In the correction of under-weight details are all-important. Patients must be given specific directions as to what and how much of the various foods they should take. With regard to supposed idiosyncrasies against such nutritious substances as eggs, milk and butter, enough is said elsewhere to make it clear that, as a rule, these are merely pet notions, beginning in some unfortunate incident and cherished until they have become a mental persuasion strong enough to disturb the digestion of these substances. What is true for quality of food is true also for quantity. People must be made to understand that the amount of food is to be increased. The results attained by this method are well worth the efforts required for it.

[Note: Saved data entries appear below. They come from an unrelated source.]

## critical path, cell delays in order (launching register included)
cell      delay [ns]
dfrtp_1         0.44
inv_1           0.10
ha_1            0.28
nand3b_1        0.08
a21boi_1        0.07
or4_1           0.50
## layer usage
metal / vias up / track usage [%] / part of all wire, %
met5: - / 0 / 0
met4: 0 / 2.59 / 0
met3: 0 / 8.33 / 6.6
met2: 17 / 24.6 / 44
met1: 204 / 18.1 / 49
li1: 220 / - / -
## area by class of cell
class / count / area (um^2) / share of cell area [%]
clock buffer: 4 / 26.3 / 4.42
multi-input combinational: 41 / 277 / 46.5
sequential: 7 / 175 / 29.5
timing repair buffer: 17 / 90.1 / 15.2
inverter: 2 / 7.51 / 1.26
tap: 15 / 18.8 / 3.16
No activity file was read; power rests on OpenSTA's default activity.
===== src/rtl/imm_gen_pkg.sv =====
// Shared opcode constants, immediate-format and skid-state encodings.
// Latency: n/a (types and constants only).
// Backpressure: n/a.
package imm_gen_pkg;

  localparam logic [6:0] OPC_LOAD    = 7'b0000011;
  localparam logic [6:0] OPC_OPIMM   = 7'b0010011;
  localparam logic [6:0] OPC_OPIMM32 = 7'b0011011;
  localparam logic [6:0] OPC_STORE   = 7'b0100011;
  localparam logic [6:0] OPC_BRANCH  = 7'b1100011;
  localparam logic [6:0] OPC_JAL     = 7'b1101111;
  localparam logic [6:0] OPC_JALR    = 7'b1100111;
  localparam logic [6:0] OPC_LUI     = 7'b0110111;
  localparam logic [6:0] OPC_AUIPC   = 7'b0010111;
  localparam logic [6:0] OPC_SYSTEM  = 7'b1110011;

  typedef enum logic [2:0] {
    FMT_NONE  = 3'd0,
    FMT_I     = 3'd1,
    FMT_S     = 3'd2,
    FMT_B     = 3'd3,
    FMT_J     = 3'd4,
    FMT_U     = 3'd5,
    FMT_SHAMT = 3'd6,
    FMT_ZIMM  = 3'd7
  } imm_fmt_e;

  typedef enum logic [1:0] {
    ST_EMPTY = 2'd0,
    ST_ONE   = 2'd1,
    ST_TWO   = 2'd2
  } skid_state_e;

  // fmt (3 bits) + illegal (1 bit) appended below the XLEN-wide immediate
  localparam int ENTRY_META_W = 4;

endpackage


===== src/rtl/imm_decode.sv =====
// Combinational RISC-V immediate decoder: instruction word -> {imm, fmt, illegal}.
// Latency: 0 cycles (pure combinational).
// Backpressure: none; the enclosing pipeline owns all flow control.
module imm_decode
  import imm_gen_pkg::*;
#(
  parameter int XLEN = 32
) (
  input  logic [31:0]                   in_inst,
  output logic [XLEN+ENTRY_META_W-1:0]  entry
);

  typedef struct packed {
    logic [XLEN-1:0] imm;
    imm_fmt_e        fmt;
    logic            illegal;
  } imm_entry_t;

  imm_entry_t res;
  logic [6:0] opc;
  logic [2:0] f3;
  logic       is_shift;
  logic       legal;

  assign opc      = in_inst[6:0];
  assign f3       = in_inst[14:12];
  assign is_shift = (f3 == 3'b001) || (f3 == 3'b101);

  // Sign-extend a 32-bit value from bit 31; XLEN-31 is always >= 1.
  function automatic logic [XLEN-1:0] sext32(input logic [31:0] v);
    return {{(XLEN-31){v[31]}}, v[30:0]};
  endfunction

  function automatic logic [XLEN-1:0] zext6(input logic [5:0] v);
    return {{(XLEN-6){1'b0}}, v};
  endfunction

  // Opcode-driven format selection; every illegal outcome collapses to NONE/0.
  always_comb begin
    res.imm     = '0;
    res.fmt     = FMT_NONE;
    res.illegal = 1'b0;
    legal       = 1'b1;
    case (opc)
      OPC_LOAD, OPC_JALR: begin
        res.fmt = FMT_I;
        res.imm = sext32({{20{in_inst[31]}}, in_inst[31:20]});
      end
      OPC_OPIMM, OPC_OPIMM32: begin
        if (opc == OPC_OPIMM32 && XLEN == 32) begin
          legal = 1'b0;
        end else if (is_shift) begin
          res.fmt = FMT_SHAMT;
          if (opc == OPC_OPIMM && XLEN == 64) begin
            res.imm = zext6(in_inst[25:20]);
            legal   = (in_inst[31:26] == 6'b000000) || (in_inst[31:26] == 6'b010000);
          end else begin
            // RV32 shifts and the word-sized shifts carry a 5-bit shamt
            res.imm = zext6({1'b0, in_inst[24:20]});
            legal   = (in_inst[31:25] == 7'b0000000) || (in_inst[31:25] == 7'b0100000);
          end
          // Left shifts have no arithmetic variant
          if (f3 == 3'b001 && in_inst[30]) begin
            legal = 1'b0;
          end
        end else begin
          res.fmt = FMT_I;
          res.imm = sext32({{20{in_inst[31]}}, in_inst[31:20]});
        end
      end
      OPC_STORE: begin
        res.fmt = FMT_S;
        res.imm = sext32({{20{in_inst[31]}}, in_inst[31:25], in_inst[11:7]});
      end
      OPC_BRANCH: begin
        res.fmt = FMT_B;
        res.imm = sext32({{19{in_inst[31]}}, in_inst[31], in_inst[7], in_inst[30:25],
                          in_inst[11:8], 1'b0});
      end
      OPC_JAL: begin
        res.fmt = FMT_J;
        res.imm = sext32({{11{in_inst[31]}}, in_inst[31], in_inst[19:12], in_inst[20],
                          in_inst[30:21], 1'b0});
      end
      OPC_LUI, OPC_AUIPC: begin
        res.fmt = FMT_U;
        res.imm = sext32({in_inst[31:12], 12'b0});
      end
      OPC_SYSTEM: begin
        if (f3[2]) begin
          res.fmt = FMT_ZIMM;
          res.imm = zext6({1'b0, in_inst[19:15]});
        end else begin
          legal = 1'b0;
        end
      end
      default: legal = 1'b0;
    endcase
    if (!legal) begin
      res.imm     = '0;
      res.fmt     = FMT_NONE;
      res.illegal = 1'b1;
    end
  end

  assign entry = res;

endmodule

Of course, the bitter tonics, especially strychnin and cinchona, will do much to help. Just as soon as patients begin to gain in weight many of their neurotic symptoms leave them. Their tired feelings are no longer complained of and when they are up to normal weight they are quite other individuals, both in good humor and efficiency.

If for years patients have been eating less than they should, then they will have discomfort when they begin to eat more. They will have no more discomfort, however, than would be occasioned if they took more exercise than they had been accustomed to. The stomach and intestines must be gradually accustomed to the new task of disposing of more food. Unfortunately, the usual impression among these patients is that discomfort in the abdominal region, by which they mean any sense of fullness, proceeds from indigestion, and indigestion signifies developing dyspepsia with all the horrors that are supposed to go with it. In reality the slight discomfort which comes from increased eating is usually not manifest whenever the patients are occupied with something reasonably interesting. After a time the organs will become accustomed to it, and then the discomfort will cease.

Nervous Patients.—One of the strongest suggestions that we have in our power for thin nervous patients, suffering from many and various ills, is to have them gain in weight. Many of them will be found to be distinctly under weight for their height. They insist that they cannot eat more, that they are eating as much as they care to, and that they have no appetite, that when they eat more they have discomfort, etc. It must be made clear to them that their one easy road to health is to gain in weight. If they are under weight this makes a very definite purpose to put before their minds. The objection so often urged, that they come from a thin family, must not be listened to. The unalterable purpose to make them gain in weight must be insisted upon. If they can be made to eat more than they have been [{302}] eating before, they will surely gain in weight. To see themselves gaining in weight is a daily renewal of the suggestion that they will be better when they get up to their normal weight. It is much better than electricity or the rest cure, or anything else that I know; it is perfectly natural and, above all, because it may be made an auto-suggestion, it does not leave the patient after a time dependent on anyone else.